### [ASSIGNED TASK]
Please report how many lines in these records contain the string "between", and give nothing besides the number.

___

$ cat config.mk
export PLATFORM = sky130hd
export DESIGN_NAME = mem_port_arbiter
export DESIGN_NICKNAME = d
export VERILOG_FILES = /design/src/rtl/mem_port_arbiter.sv
export SDC_FILE = /design/constraint.sdc
export NUM_CORES = 1
export LEC_CHECK = 0
export BUFFER_PORTS_ARGS = -buffer_cell sky130_fd_sc_hd__buf_2
export CORE_MARGIN = 1.5
export CORE_UTILIZATION = 42
export DETAILED_ROUTE_END_ITERATION = 10
export PLACE_DENSITY = 0.84
export SYNTH_ARGS = -nofsm -noshare
export SYNTH_HDL_FRONTEND = slang
export SYNTH_SLANG_ARGS = --single-unit
export TNS_END_PERCENT = 100
$ cat constraint.sdc
create_clock -name clk -period 1.5 [get_ports clk]
set_input_delay 0.375 -clock clk [delete_from_list [all_inputs] [get_ports clk]]
set_output_delay 0.375 -clock clk [all_outputs]
set_load 0.01 [all_outputs]
$ cat src/rtl/mem_port_arbiter.sv
// mem_port_arbiter
// Shares one single-port memory between the instruction-fetch path (IF) and
// the load/store path (DM). One transaction at a time runs through the
// IDLE -> ACCESS -> DONE sequence. When both paths request at once, the
// grant alternates between them. A watchdog ends any access whose memory
// ack never arrives and records that in a sticky error flag.
//
// Handshake: a requester holds its req (and its addr/we/wdata) until it sees
// its done pulse. The gnt pulse marks the cycle in which the request was
// accepted. The done pulse marks completion, and rdata is valid with it.
// On the memory side, mem_en stays high for the whole access, with
// mem_addr/mem_we/mem_wdata stable. mem_ack is only looked at while the
// access is in flight; an ack at any other time is ignored.
module mem_port_arbiter #(
  parameter int ADDR_W  = 14,
  parameter int DATA_W  = 19,
  parameter int TIMEOUT = 15
) (
  input  logic              clk,
  input  logic              reset,
  input  logic              if_req,
  input  logic [ADDR_W-1:0] if_addr,
  output logic              if_gnt,
  output logic              if_done,
  input  logic              dm_req,
  input  logic              dm_we,
  input  logic [ADDR_W-1:0] dm_addr,
  input  logic [DATA_W-1:0] dm_wdata,
  output logic              dm_gnt,
  output logic              dm_done,
  output logic [DATA_W-1:0] rdata,
  output logic              mem_en,
  output logic              mem_we,
  output logic [ADDR_W-1:0] mem_addr,
  output logic [DATA_W-1:0] mem_wdata,
  input  logic [DATA_W-1:0] mem_rdata,
  input  logic              mem_ack,
  input  logic              err_clr,
  output logic              busy,
  output logic              timeout_err,
  output logic [1:0]        dbg_state
);

  typedef enum logic [1:0] {
    S_IDLE   = 2'd0,
    S_ACCESS = 2'd1,
    S_DONE   = 2'd2
  } state_t;

  // The watchdog counts the ACCESS edges that have passed without an ack.
  // The access is aborted on the edge that would bring the count to
  // TIMEOUT, so the counter never has to hold TIMEOUT itself.
  localparam int WD_W = (TIMEOUT > 1) ? $clog2(TIMEOUT) : 1;
  localparam logic [WD_W-1:0] WD_LAST = WD_W'(TIMEOUT - 1);

  state_t          state;
  logic [WD_W-1:0] wd_cnt;
  logic            owner_dm;       // owner of the transaction in flight
  logic            last_owner_dm;  // owner of the most recent grant (0 = IF)
  logic            pick_dm;

  assign dbg_state = state;

  // A lone request wins. When both request, the side that was not granted
  // last time wins.
  always_comb begin
    pick_dm = 1'b0;
    if (dm_req && !if_req) begin
      pick_dm = 1'b1;
    end else if (dm_req && if_req) begin
      pick_dm = !last_owner_dm;
    end
  end

  // Transaction sequencer: grant, memory access with watchdog, done pulse.
  always_ff @(posedge clk or negedge reset) begin
    if (!reset) begin
      state         <= S_IDLE;
      wd_cnt        <= '0;
      owner_dm      <= 1'b0;
      last_owner_dm <= 1'b0;
      if_gnt        <= 1'b0;
      if_done       <= 1'b0;
      dm_gnt        <= 1'b0;
      dm_done       <= 1'b0;
      rdata         <= '0;
      mem_en        <= 1'b0;
      mem_we        <= 1'b0;
      mem_addr      <= '0;
      mem_wdata     <= '0;
      busy          <= 1'b0;
      timeout_err   <= 1'b0;
    end else begin
      if_gnt  <= 1'b0;
      dm_gnt  <= 1'b0;
      if_done <= 1'b0;
      dm_done <= 1'b0;
      // A watchdog abort later in this block overrides the clear.
      if (err_clr) begin
        timeout_err <= 1'b0;
      end
      unique case (state)
        S_IDLE: begin
          if (if_req || dm_req) begin
            owner_dm      <= pick_dm;
            last_owner_dm <= pick_dm;
            mem_en        <= 1'b1;
            busy          <= 1'b1;
            wd_cnt        <= '0;
            state         <= S_ACCESS;
            if (pick_dm) begin
              mem_addr  <= dm_addr;
              mem_we    <= dm_we;
              mem_wdata <= dm_wdata;
              dm_gnt    <= 1'b1;
            end else begin
              // Fetches are always reads.
              mem_addr  <= if_addr;
              mem_we    <= 1'b0;
              mem_wdata <= '0;
              if_gnt    <= 1'b1;
            end
          end
        end
        S_ACCESS: begin
          if (mem_ack) begin
            // Stores leave the last read data in place.
            if (!mem_we) begin
              rdata <= mem_rdata;
            end
            mem_en <= 1'b0;
            mem_we <= 1'b0;
            state  <= S_DONE;
            if (owner_dm) dm_done <= 1'b1;
            else          if_done <= 1'b1;
          end else if (wd_cnt == WD_LAST) begin
            mem_en      <= 1'b0;
            mem_we      <= 1'b0;
            rdata       <= '0;
            timeout_err <= 1'b1;
            state       <= S_DONE;
            if (owner_dm) dm_done <= 1'b1;
            else          if_done <= 1'b1;
          end else begin
            wd_cnt <= wd_cnt + 1'b1;
          end
        end
        S_DONE: begin
          busy  <= 1'b0;
          state <= S_IDLE;
        end
        default: begin
          busy   <= 1'b0;
          mem_en <= 1'b0;
          mem_we <= 1'b0;
          state  <= S_IDLE;
        end
      endcase
    end
  end

endmodule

___

### [WORKED SOLUTION]
2